Exercise directions »
Copy each line of the records below, from the first through the one that contains "parameter int LEN_WIDTH", exactly as written.

[Collected data]
______________________________

### src/rtl/axis_frame_generator.sv
// AXI-Stream frame source: programmable-length frames with an incrementing data pattern.
// Optional inter-frame gap support is enabled by defining AXIS_FRAME_GEN_GAP_EN.
module axis_frame_generator #(
    parameter int DATA_WIDTH = 32,
    parameter int LEN_WIDTH  = 16
`ifdef AXIS_FRAME_GEN_GAP_EN
    ,
    parameter int GAP_WIDTH  = 8
`endif
) (
    input  logic                  s_axis_clk,
    input  logic                  s_axis_resetn,
    input  logic                  start,
    input  logic [LEN_WIDTH-1:0]  frame_len,
    input  logic [DATA_WIDTH-1:0] seed,
    input  logic                  continuous,
`ifdef AXIS_FRAME_GEN_GAP_EN
    input  logic [GAP_WIDTH-1:0]  gap_len,
`endif
    output logic                  m_axis_valid,
    output logic                  m_axis_last,
    output logic [DATA_WIDTH-1:0] m_axis_data,
    input  logic                  m_axis_ready,
    output logic                  busy,
    output logic                  frame_done,
    output logic [15:0]           frame_cnt
);

    typedef enum logic [1:0] {
        IDLE = 2'd0,
        SEND = 2'd1
`ifdef AXIS_FRAME_GEN_GAP_EN
        ,
        GAP  = 2'd2
`endif
    } state_t;

    state_t                state_q, state_d;
    logic                  valid_q, valid_d;
    logic                  last_q, last_d;
    logic [DATA_WIDTH-1:0] data_q, data_d;
    logic [LEN_WIDTH-1:0]  len_q, len_d;
    logic [LEN_WIDTH-1:0]  beat_q, beat_d;
    logic                  done_q, done_d;
    logic [15:0]           cnt_q, cnt_d;
`ifdef AXIS_FRAME_GEN_GAP_EN
    logic [GAP_WIDTH-1:0]  gap_q, gap_d;
`endif

    logic handshake;
    logic single_beat;

    assign handshake   = valid_q & m_axis_ready;
    assign single_beat = (len_q == LEN_WIDTH'(1));

    // NOTE: every variable gets its hold value first so no path through the case infers a latch.
    always_comb begin
        state_d = state_q;
        valid_d = valid_q;
        last_d  = last_q;
        data_d  = data_q;
        len_d   = len_q;
        beat_d  = beat_q;
        done_d  = 1'b0;
        cnt_d   = cnt_q;
`ifdef AXIS_FRAME_GEN_GAP_EN
        gap_d   = gap_q;
`endif
        unique case (state_q)
            IDLE: begin
                if (start && (frame_len != '0)) begin
                    state_d = SEND;
                    valid_d = 1'b1;
                    data_d  = seed;
                    len_d   = frame_len;
                    beat_d  = '0;
                    last_d  = (frame_len == LEN_WIDTH'(1));
                end
            end
            SEND: begin
                if (handshake) begin
                    if (last_q) begin
                        done_d = 1'b1;
                        cnt_d  = cnt_q + 16'd1;
                        beat_d = '0;
                        if (!continuous) begin
                            state_d = IDLE;
                            valid_d = 1'b0;
                            last_d  = 1'b0;
`ifdef AXIS_FRAME_GEN_GAP_EN
                        end else if (gap_len != '0) begin
                            state_d = GAP;
                            valid_d = 1'b0;
                            last_d  = 1'b0;
                            gap_d   = gap_len;
`endif
                        end else begin
                            // Back-to-back restart: the next frame continues the pattern without a bubble.
                            data_d = data_q + DATA_WIDTH'(1);
                            last_d = single_beat;
                        end
                    end else begin
                        data_d = data_q + DATA_WIDTH'(1);
                        beat_d = beat_q + LEN_WIDTH'(1);
                        last_d = ((beat_q + LEN_WIDTH'(1)) == (len_q - LEN_WIDTH'(1)));
                    end
                end
            end
`ifdef AXIS_FRAME_GEN_GAP_EN
            GAP: begin
                if (gap_q == GAP_WIDTH'(1)) begin
                    state_d = SEND;
                    valid_d = 1'b1;
                    data_d  = data_q + DATA_WIDTH'(1);
                    last_d  = single_beat;
                end else begin
                    gap_d = gap_q - GAP_WIDTH'(1);
                end
            end
`endif
            default: begin
                state_d = IDLE;
                valid_d = 1'b0;
                last_d  = 1'b0;
            end
        endcase
    end

    // NOTE: all state, including the latched length and seed-derived data, is cleared by the async reset so outputs are 0 immediately.
    always_ff @(posedge s_axis_clk or negedge s_axis_resetn) begin
        if (!s_axis_resetn) begin
            state_q <= IDLE;
            valid_q <= 1'b0;
            last_q  <= 1'b0;
            data_q  <= '0;
            len_q   <= '0;
            beat_q  <= '0;
            done_q  <= 1'b0;
            cnt_q   <= '0;
`ifdef AXIS_FRAME_GEN_GAP_EN
            gap_q   <= '0;
`endif
        end else begin
            // NOTE: non-blocking assignments so every register samples pre-edge values.
            state_q <= state_d;
            valid_q <= valid_d;
            last_q  <= last_d;
            data_q  <= data_d;
            len_q   <= len_d;
            beat_q  <= beat_d;
            done_q  <= done_d;
            cnt_q   <= cnt_d;
`ifdef AXIS_FRAME_GEN_GAP_EN
            gap_q   <= gap_d;
`endif
        end
    end

    assign m_axis_valid = valid_q;
    assign m_axis_last  = last_q;
    assign m_axis_data  = data_q;
    assign busy         = (state_q != IDLE);
    assign frame_done   = done_q;
    assign frame_cnt    = cnt_q;

endmodule
### config.mk
export PLATFORM = sky130hd
export DESIGN_NAME = axis_frame_generator
export DESIGN_NICKNAME = d
export VERILOG_FILES = /design/src/rtl/axis_frame_generator.sv
export SDC_FILE = /design/constraint.sdc
export NUM_CORES = 1
export LEC_CHECK = 0
export ABC_AREA = 1
export BUFFER_PORTS_ARGS = -buffer_cell sky130_fd_sc_hd__buf_4
export CAP_MARGIN = 25
export CORE_ASPECT_RATIO = 0.8
export CORE_MARGIN = 5
export CORE_UTILIZATION = 30
export DETAILED_ROUTE_END_ITERATION = 10
export GPL_TIMING_DRIVEN = 0
export PLACE_DENSITY = 0.47
export SYNTH_ARGS = -nofsm -noshare
export SYNTH_HDL_FRONTEND = slang
export SYNTH_SLANG_ARGS = --single-unit
export TNS_END_PERCENT = 10
### constraint.sdc
create_clock -name s_axis_clk -period 2 [get_ports s_axis_clk]
set_clock_uncertainty 0.1 [all_clocks]
set_input_delay 0.4 -clock s_axis_clk [delete_from_list [all_inputs] [get_ports s_axis_clk]]
set_output_delay 0.4 -clock s_axis_clk [all_outputs]
set_load 0.05 [all_outputs]
==> impl_summary.txt <==
----------------------------------------------------
[Detailed routing]
  Routed length per instance ... 15.1 um
  Initial DRC Count ... between 200 and 300
  Number of search-and-repair iterations in the first detailed-routing pass ... 4
  Via count ... 5440
  Via density ... 4.68
  Met2 Routed Length ... approximately 7100 um
  Count of nets left with antenna violations after detail routing ... 0
  Total DRC errors in the routed layout ... 0
  Total Wirelength ... between 15000 and 20000 um
  Max Used Layer ... met4
  Met3 wire length ... 789 um
  Routed met1 length ... around 9500 um

[Layout]
  Area occupied by registers ... 2100 um^2
  Fill cell instance count of the final layout ... slightly below 2k
  Footprint of the multi-input gates ... 3260 um^2
  Synth-to-Final Area Change ... 33.1%
  Final Non-Filler Cells ... 1163
  Ant diodes ... 0
  Share of cells above drive strength 1 ... 26.4%
  Final net count ... 986

[Global routing]
  Number of antenna violations at the first check in global routing ... 0
  Global-route wire length before repair ... 28600 um
  Maximum number of pins on one net before global-route repair ... 53
  Via count of the first global-routing pass ... ~5.2k
  Grt total ovfl ... 0
  Combined global-route utilization of all metal layers ... 16.6%

[Timing]
  Worst slew slack as a fraction of its limit ... 58.0%
  Final sum of negative setup slack ... 0 ns
  RSZ-0062 raised after global routing ... true
  Final cycle utilization of the critical path ... 100%
  WHS ... 0.196 ns
  Post-route minimum period ... about 2 ns
  Pins Over Slew Limit ... 0
  Final worst setup slack ... 0.000342 ns
  Final setup violation count ... 0
  Tightest Pin Transition ... 0.630 ns
  Final number of hold-violating endpoints ... 0
  Max Freq ... 500 MHz

[Placement]
  Post-detailed-placement half-perimeter wirelength ... 13700 um
  Final estimated routing congestion in global placement ... 0.856
  PortBufs ... 104
  Placement-stage worst setup slack ... -0.353 ns
  Placed Cells incl. Taps ... 1132

[Worst setup path]
  CP Class ... reg -> reg
  Critical path endpoint category ... flip-flop
  Worst reg2reg path startpoint ... beat_q[1]
  Required time at the endpoint of the critical path ... 2.19 ns
  Category of the worst setup path launch point ... flip-flop
  Beginning of the critical path ... beat_q[1]
  Worst-path maximum fanout ... 4
  Crit path arrival time ... between 2 and 2.5 ns

[Die]
  Die Wd ... 162 um
  Initial Util ... 30.5%
  Number of I/O pins ... approximately 110
  Die outline area ... 21200 um^2
  Die height ... 131 um
  Total number of placement rows ... 44
  Placeable core region ... 18100 um^2

[Clock network]
  Number of buffers created by CTS ... 9
  H-tree Lvls ... 3
  Clk pin slew, worst setup/hold paths ... around 0.07 ns
  Clock latency of the later-clocked register in the worst-skew pair ... roughly 0.36 ns
  Clock root cell ... sky130_fd_sc_hd__clkbuf_16
  Total number of clock tree sinks ... between 80 and 90
  Buffers from clock root to sink, at most ... 2
  Clock tree from TritonCTS ... built

[Synth]
  Share of async-settable or async-resettable flops after synthesis ... 100%
  Sequential-to-total area share from yosys stat ... between 30% and 40%
  Yosys warning count ... 0
  Number of enable flip-flop cells after synthesis ... 0
  Number of unique standard cell types used by synthesis ... 35
  Summed instance area of the synthesized netlist ... 5520 um^2
  Average instance area after synthesis ... 6.93 um^2
  Total nets after synthesis ... 855
  Gate Count Post-Synth ... between 700 and 800
  Prevailing post-synth register cell ... sky130_fd_sc_hd__dfrtp_1
  Post-synthesis register bit count ... 83

[Run]
  Max-cap violations ... 0

[Pwr]
  Leakage ... 3.53 nW
  Maximum vdd drop ... 0.000432 V
  Power per cell area ... 1140 nW/um^2

[Min path]
  Tightest Hold Check Type ... in -> reg
  HP Start ... seed[24]

[Outcome]
  Result of the run ... finished, final reports clean

----------------------------------------------------
[cells in the mapped netlist, types with 4 or more instances]
| master | instances | area, um^2 |
|---|---|---|
| sky130_fd_sc_hd__dfrtp_1 | 83 | 2080 |
| sky130_fd_sc_hd__nor4_1 | 5 | 31.3 |
| sky130_fd_sc_hd__nand3_1 | 55 | 275 |
| sky130_fd_sc_hd__nor2_1 | 85 | 319 |
| sky130_fd_sc_hd__nand4_1 | 21 | 131 |
| sky130_fd_sc_hd__buf_2 | 7 | 35.0 |
| sky130_fd_sc_hd__ha_1 | 5 | 62.6 |
| sky130_fd_sc_hd__nand2_1 | 258 | 968 |
| sky130_fd_sc_hd__o31ai_1 | 5 | 37.5 |
| sky130_fd_sc_hd__mux2i_1 | 11 | 110 |
| sky130_fd_sc_hd__xor2_1 | 31 | 272 |
| sky130_fd_sc_hd__clkbuf_1 | 5 | 18.8 |
| sky130_fd_sc_hd__o21ai_0 | 40 | 200 |
| sky130_fd_sc_hd__or2_2 | 6 | 37.5 |
| sky130_fd_sc_hd__inv_1 | 89 | 334 |
| sky130_fd_sc_hd__nor3_1 | 11 | 55.1 |
| sky130_fd_sc_hd__a21oi_1 | 17 | 85.1 |
| sky130_fd_sc_hd__o22ai_1 | 9 | 56.3 |
| sky130_fd_sc_hd__nand3_2 | 4 | 40.0 |
| sky130_fd_sc_hd__xnor2_1 | 14 | 123 |
| sky130_fd_sc_hd__nor2_2 | 6 | 37.5 |
| sky130_fd_sc_hd__o211ai_1 | 7 | 52.6 |
[final timing paths]
path | to | slack (ns) | cells after the start
setup / recovery | m_axis_last | 0.0003 | 13
hold / removal | m_axis_data[24] | 0.20 | 3
setup reg to reg | m_axis_last | 0.0003 | 13
hold reg to reg | frame_cnt[15] | 0.37 | 1
max in group asynchronous | m_axis_data[20] | 0.72 | 3
min in group asynchronous | len_q[8] | 0.42 | 2
[layout by cell type (no fill, tap or decap), types with 5 or more instances in the layout]
cell type                     n
sky130_fd_sc_hd__or2_2        6
sky130_fd_sc_hd__a21oi_1     17
sky130_fd_sc_hd__xor2_1      31
sky130_fd_sc_hd__buf_2        5
sky130_fd_sc_hd__nor2_2      14
sky130_fd_sc_hd__buf_4      120
sky130_fd_sc_hd__clkbuf_16    9
sky130_fd_sc_hd__o21ai_0     36
sky130_fd_sc_hd__nand2_2      6
sky130_fd_sc_hd__clkbuf_2     6
sky130_fd_sc_hd__dfrtp_2     21
sky130_fd_sc_hd__o211ai_1     7
sky130_fd_sc_hd__o22ai_1      9
sky130_fd_sc_hd__mux2i_1     11
sky130_fd_sc_hd__nor2_1      68
sky130_fd_sc_hd__nor3_1       8
sky130_fd_sc_hd__xnor2_1     14
sky130_fd_sc_hd__o21ai_1      5
sky130_fd_sc_hd__nor4_1       5
sky130_fd_sc_hd__dfrtp_1     62
sky130_fd_sc_hd__inv_1       80
sky130_fd_sc_hd__inv_2       10
sky130_fd_sc_hd__o31ai_1      5
sky130_fd_sc_hd__nand3_2      7
sky130_fd_sc_hd__nand2_1    249
sky130_fd_sc_hd__nand2_4      5
sky130_fd_sc_hd__nor2_4      10
sky130_fd_sc_hd__nand3_1     49
sky130_fd_sc_hd__nand4_1     21
[kinds of logic after synthesis]
kind of cell / share of synthesized area (%)
compound gates: 8.09
flops: 37.6
fa+ha+maj: 1.13
buf+inv: 7.91
mux: 1.99
simple gates: 36.1
xor+xnor: 7.14
[metal layers]
layer,track usage [%],vias to the layer above
met4,3.52,0
met3,3.22,14
met1,26.7,2483
met2,22.8,115
li1,-,2828
met5,0,-
[timing repair]
item	in CTS	in global routing
buffers inserted	4	10
pin swaps	3	23
gates resized for setup	15	83
endpoints found under the hold margin	31	0
setup endpoints to repair	22	42
hold buffers	1	0
[area by class of cell]
type | count | share of cell area [%]
repair buffers | 120 | 12.6
multi-input cells | 603 | 44.3
clock inverters | 7 | 1.28
plain buffers | 18 | 1.36
clock buffers | 9 | 3.06
well taps | 230 | 3.92
flip-flops and latches | 83 | 28.6
inverters | 93 | 4.82
[power breakdown]
part / switching (W) / total [W] / internal (W)
clock network: 0.000813 / 0.00182 / 0.00101
registers: 0.000737 / 0.00288 / 0.00215
logic: 0.00236 / 0.00368 / 0.00131
[per-stage QoR]
stage / power [W] / cell area [um^2] / utilization (%)
6_report: 0.00838 / 7350 / 40.6
5_1_grt: 0.00897 / 7350 / 40.6
4_1_cts: 0.00820 / 7050 / 38.9
3_5_place_dp: 0.00624 / 6640 / 36.7
3_3_place_gp: 0.00623 / 6610 / 36.5
2_1_floorplan: 0.00509 / 5550 / -
[state kept, by name (all words and copies together) (netlist names)]
register	cells
frame_cnt	16
len_q	16
frame_done	1
m_axis_data	32
beat_q	16
m_axis_last	1
m_axis_valid	1
[worst max-delay path, cell delays in order (launching register included)]
cell                      delay (ns)
sky130_fd_sc_hd__dfrtp_2        0.43
sky130_fd_sc_hd__ha_4           0.18
sky130_fd_sc_hd__nand2_4        0.08
sky130_fd_sc_hd__nor2_4         0.18
sky130_fd_sc_hd__nand4_1        0.18
sky130_fd_sc_hd__o21ai_2        0.27
sky130_fd_sc_hd__nand2_1        0.08
sky130_fd_sc_hd__nand2_1        0.07
sky130_fd_sc_hd__nand2_1        0.05
sky130_fd_sc_hd__nor2_1         0.10
sky130_fd_sc_hd__nand2_2        0.08
sky130_fd_sc_hd__nand2_1        0.06
sky130_fd_sc_hd__nand2_1        0.05
sky130_fd_sc_hd__nand2_1        0.05
No activity file was read; power rests on OpenSTA's default activity.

______________________________

Output »
### src/rtl/axis_frame_generator.sv
// AXI-Stream frame source: programmable-length frames with an incrementing data pattern.
// Optional inter-frame gap support is enabled by defining AXIS_FRAME_GEN_GAP_EN.
module axis_frame_generator #(
    parameter int DATA_WIDTH = 32,
    parameter int LEN_WIDTH  = 16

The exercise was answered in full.